Work Log Day 18

Let's attempt to guess espresso pull time using images of coffee grinds. Saving coffee with CNN magic.


Work Log Day 18

My new Proud Mary tin of Panamanian Green Tip Geisha came into today and I set about trying to dial it in using 1 gram doses. The Proud Mary tins have been some of my favorite coffees when I dial them in right, however they also seem to always be difficult to dial in.

Is so exotic

Starting at about 8.5 on my MC3, which seems to be the lower end of most coffees I grind for espresso I got a mean prediction of 39 with a standard deviation of 4. Between doses of 1 gram I flushed the grinder by using the Mr. Puff device, which might not be enough but don’t have too many beans to burn adjusting grind. Taking the grind down to 8 to see how a finer adjustment did I saw the mean value go from 39 to 35, which isn’t what I had hoped for obviously. I settled on 9 for an actual pull which came out to be only 20 seconds, of which no predictions were taken (I need to support prediction and collection at the same time). Finally going down to 8.25 I got a pull of 25 seconds and a prediction mean of 34 with a standard deviation of 4. The 25 second shot was surprisingly drinkable though, so I am excited to see where it can end up.
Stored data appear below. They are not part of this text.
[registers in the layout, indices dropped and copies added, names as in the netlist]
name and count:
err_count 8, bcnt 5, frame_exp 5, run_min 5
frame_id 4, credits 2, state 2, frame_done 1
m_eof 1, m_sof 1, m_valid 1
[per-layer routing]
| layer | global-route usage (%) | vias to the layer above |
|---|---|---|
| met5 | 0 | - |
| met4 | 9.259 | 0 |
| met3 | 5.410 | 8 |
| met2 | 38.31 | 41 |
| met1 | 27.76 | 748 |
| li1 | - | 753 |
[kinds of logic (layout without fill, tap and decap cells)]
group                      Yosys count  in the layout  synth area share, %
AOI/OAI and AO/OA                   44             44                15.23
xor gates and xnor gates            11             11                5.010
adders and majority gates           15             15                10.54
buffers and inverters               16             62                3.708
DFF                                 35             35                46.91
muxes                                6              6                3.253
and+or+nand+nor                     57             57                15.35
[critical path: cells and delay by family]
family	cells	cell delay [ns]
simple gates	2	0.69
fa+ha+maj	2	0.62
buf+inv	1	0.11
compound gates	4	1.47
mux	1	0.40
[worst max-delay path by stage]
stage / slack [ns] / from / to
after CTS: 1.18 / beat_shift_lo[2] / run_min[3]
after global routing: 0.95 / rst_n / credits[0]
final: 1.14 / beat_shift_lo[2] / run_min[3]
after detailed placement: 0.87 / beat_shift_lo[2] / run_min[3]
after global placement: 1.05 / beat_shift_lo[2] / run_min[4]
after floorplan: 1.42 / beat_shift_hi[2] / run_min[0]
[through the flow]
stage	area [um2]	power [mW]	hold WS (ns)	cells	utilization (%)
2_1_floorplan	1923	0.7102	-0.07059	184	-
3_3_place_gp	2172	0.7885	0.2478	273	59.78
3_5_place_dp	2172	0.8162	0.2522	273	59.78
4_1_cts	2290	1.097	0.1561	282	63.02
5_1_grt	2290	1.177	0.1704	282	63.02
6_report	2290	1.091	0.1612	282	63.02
`src/rtl/sr_latch_bank_sequencer_if.sv`:
```
// Request/completion interface of the SR latch bank sequencer.
//   req_valid/req_ready : one-at-a-time request handshake
//   req_op              : 00 NOP, 01 SET, 10 RESET, 11 TOGGLE
//   req_idx             : target latch index
//   busy                : sequencer is not idle
//   done                : one-cycle completion strobe
//   err                 : Q check result, meaningful only while done=1
interface sr_latch_bank_sequencer_if #(
    parameter int IDX_W = 2
);
    logic             req_valid;
    logic             req_ready;
    logic [1:0]       req_op;
    logic [IDX_W-1:0] req_idx;
    logic             busy;
    logic             done;
    logic             err;

    modport master (
        output req_valid, req_op, req_idx,
        input  req_ready, busy, done, err
    );

    modport slave (
        input  req_valid, req_op, req_idx,
        output req_ready, busy, done, err
    );
endinterface

```
`src/rtl/sr_latch_bank_sequencer.sv`:
```
// Sequences set/reset/toggle writes into a bank of N gated SR latches.
// Each write drives S or R for the target latch, pulses E, holds S/R, then
// compares the latch Q feedback against the intended value.
// Ports:
//   clk    : rising-edge clock
//   reset  : asynchronous, active-high reset
//   req    : request/completion interface (slave side)
//   q_in   : Q outputs of the latch bank
//   s_out  : per-latch S
//   r_out  : per-latch R
//   e_out  : per-latch E (gate)
//
// state | meaning
// IDLE  | waiting for a request, req_ready=1
// SETUP | S or R of the target latch stable, E low
// PULSE | E of the target latch high
// HOLD  | E low again, S or R still held
// CHECK | done strobe, err reports Q mismatch / bad index
module sr_latch_bank_sequencer #(
    parameter int N         = 4,
    parameter int IDX_W     = 2,
    parameter int SETUP_CYC = 1,
    parameter int PULSE_CYC = 2,
    parameter int HOLD_CYC  = 1
) (
    input  logic                          clk,
    input  logic                          reset,
    sr_latch_bank_sequencer_if.slave      req,
    input  logic [N-1:0]                  q_in,
    output logic [N-1:0]                  s_out,
    output logic [N-1:0]                  r_out,
    output logic [N-1:0]                  e_out
);

    localparam int MAX_CYC_A = (SETUP_CYC > PULSE_CYC) ? SETUP_CYC : PULSE_CYC;
    localparam int MAX_CYC   = (MAX_CYC_A > HOLD_CYC) ? MAX_CYC_A : HOLD_CYC;
    localparam int CNT_W     = (MAX_CYC > 1) ? $clog2(MAX_CYC) : 1;
    localparam logic [IDX_W:0] N_LIM = (IDX_W + 1)'(N);

    localparam logic [1:0] OP_NOP    = 2'b00;
    localparam logic [1:0] OP_SET    = 2'b01;
    localparam logic [1:0] OP_TOGGLE = 2'b11;

    typedef enum logic [2:0] {IDLE, SETUP, PULSE, HOLD, CHECK} state_t;

    state_t           state, state_nxt;
    logic [CNT_W-1:0] cnt, cnt_nxt;
    logic [IDX_W-1:0] idx_r, idx_nxt;
    // set_r selects S (1) or R (0) and doubles as the expected Q value.
    logic             set_r, set_nxt;
    logic             err_r, err_nxt;
    logic             idx_ok;
    logic             q_sel;
    logic [N-1:0]     onehot;

    always_ff @(posedge clk or posedge reset) begin
        if (reset) begin
            state <= IDLE;
            cnt   <= '0;
            idx_r <= '0;
            set_r <= 1'b0;
            err_r <= 1'b0;
        end else begin
            state <= state_nxt;
            cnt   <= cnt_nxt;
            idx_r <= idx_nxt;
            set_r <= set_nxt;
            err_r <= err_nxt;
        end
    end

    assign idx_ok = {1'b0, req.req_idx} < N_LIM;
    assign q_sel  = q_in[req.req_idx];

    always_comb begin
        state_nxt = state;
        cnt_nxt   = cnt;
        idx_nxt   = idx_r;
        set_nxt   = set_r;
        err_nxt   = err_r;
        case (state)
            IDLE: begin
                if (req.req_valid) begin
                    idx_nxt = req.req_idx;
                    if (!idx_ok) begin
                        state_nxt = CHECK;
                        err_nxt   = 1'b1;
                    end else if (req.req_op == OP_NOP) begin
                        state_nxt = CHECK;
                        err_nxt   = 1'b0;
                    end else begin
                        // TOGGLE resolves against Q captured at acceptance.
                        set_nxt   = (req.req_op == OP_SET) ||
                                    ((req.req_op == OP_TOGGLE) && !q_sel);
                        state_nxt = SETUP;
                        cnt_nxt   = CNT_W'(SETUP_CYC - 1);
                        err_nxt   = 1'b0;
                    end
                end
            end
            SETUP: begin
                if (cnt == '0) begin
                    state_nxt = PULSE;
                    cnt_nxt   = CNT_W'(PULSE_CYC - 1);
                end else begin
                    cnt_nxt = cnt - 1'b1;
                end
            end
            PULSE: begin
                if (cnt == '0) begin
                    state_nxt = HOLD;
                    cnt_nxt   = CNT_W'(HOLD_CYC - 1);
                end else begin
                    cnt_nxt = cnt - 1'b1;
                end
            end
            HOLD: begin
                if (cnt == '0) begin
                    state_nxt = CHECK;
                    err_nxt   = (q_in[idx_r] != set_r);
                end else begin
                    cnt_nxt = cnt - 1'b1;
                end
            end
            CHECK: state_nxt = IDLE;
            default: state_nxt = IDLE;
        endcase
    end

    // All latch controls decode from registered state so reset clears them
    // immediately, and S/R/E share one one-hot so S=R=1 cannot occur.
    always_comb begin
        onehot = '0;
        if (state == SETUP || state == PULSE || state == HOLD) begin
            onehot = N'(1) << idx_r;
        end
    end

    assign s_out         = set_r ? onehot : '0;
    assign r_out         = set_r ? '0 : onehot;
    assign e_out         = (state == PULSE) ? onehot : '0;
    assign req.req_ready = (state == IDLE);
    assign req.busy      = (state != IDLE);
    assign req.done      = (state == CHECK);
    assign req.err       = (state == CHECK) && err_r;

endmodule
```
`src/flat_wrapper.sv`:
```
// flat-port wrapper written by rule: the top's interface ports become plain ports
module sr_latch_bank_sequencer_flat 
#(
    parameter int N         = 4,
    parameter int IDX_W     = 2,
    parameter int SETUP_CYC = 1,
    parameter int PULSE_CYC = 2,
    parameter int HOLD_CYC  = 1
)
  (clk, reset, q_in, s_out, r_out, e_out, req_req_valid, req_req_op, req_req_idx, req_req_ready, req_busy, req_done, req_err);
  sr_latch_bank_sequencer_if #(.IDX_W(IDX_W)) req_i ();
  input  logic clk;
  input  logic reset;
  input  logic [N-1:0] q_in;
  output logic [N-1:0] s_out;
  output logic [N-1:0] r_out;
  output logic [N-1:0] e_out;
  input wire logic [$bits(req_i.req_valid)-1:0] req_req_valid;
  input wire logic [$bits(req_i.req_op)-1:0] req_req_op;
  input wire logic [$bits(req_i.req_idx)-1:0] req_req_idx;
  output wire logic [$bits(req_i.req_ready)-1:0] req_req_ready;
  output wire logic [$bits(req_i.busy)-1:0] req_busy;
  output wire logic [$bits(req_i.done)-1:0] req_done;
  output wire logic [$bits(req_i.err)-1:0] req_err;
  assign req_i.req_valid = req_req_valid;
  assign req_i.req_op = req_req_op;
  assign req_i.req_idx = req_req_idx;
  assign req_req_ready = req_i.req_ready;
  assign req_busy = req_i.busy;
  assign req_done = req_i.done;
  assign req_err = req_i.err;
  sr_latch_bank_sequencer #(.N(N), .IDX_W(IDX_W), .SETUP_CYC(SETUP_CYC), .PULSE_CYC(PULSE_CYC), .HOLD_CYC(HOLD_CYC)) u_core (.clk(clk), .reset(reset), .req(req_i), .q_in(q_in), .s_out(s_out), .r_out(r_out), .e_out(e_out));
endmodule
```
<file path="config.mk">
export PLATFORM = sky130hd
export DESIGN_NAME = seq_bit_serializer_flat
export DESIGN_NICKNAME = d
export VERILOG_FILES = /design/src/rtl/seq_bit_serializer_if.sv /design/src/rtl/seq_bit_serializer.sv /design/src/flat_wrapper.sv
export SDC_FILE = /design/constraint.sdc
export NUM_CORES = 1
export LEC_CHECK = 0
export ABC_AREA = 1
export CORE_UTILIZATION = 54
export CTS_CLUSTER_SIZE = 40
export DETAILED_ROUTE_END_ITERATION = 10
export GPL_ROUTABILITY_DRIVEN = 0
export HOLD_SLACK_MARGIN = 0.12
export PLACE_DENSITY = 0.79
export SYNTH_ARGS = -nofsm -noshare
export SYNTH_HDL_FRONTEND = slang
export SYNTH_SLANG_ARGS = --single-unit
</file>
<file path="constraint.sdc">
create_clock -name clk -period 2 [get_ports clk]
set_input_delay 0.4 -clock clk [delete_from_list [all_inputs] [get_ports clk]]
set_output_delay 0.4 -clock clk [all_outputs]
set_load 0.01 [all_outputs]
</file>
I have 60 grams left to play with, will continue to see if the model has any signal.

Overall that is not the result I had hoped for with the great looking results of the model over historical data. However 1.2k images is really not much to train a model against and I know some of the images within the dataset are poor at best and need to be pruned. Also these exotic coffees that I am hoping this model will be effective for is a very small portion of the model thanks to them being expensive, often temperamental and relatively rare. Hopefully getting some ‘professional’ perspective on my model will help as well, just need to clean up the code so I don’t embarrass myself too badly.

In coding news, I have completed allowing prediction using a camera ‘live’ which has improved the usability of the prediction component. I also added a Gaussian Process model that tries to fit the predictions to an individual users results. It is likely that going from the predicted time to a per user prediction is probably overly simplified and requires more thought that what I have so far, but should at least be a start. Have to start thinking about how to modify the model if I do, don’t want to have to tell folks to blow away directories and such.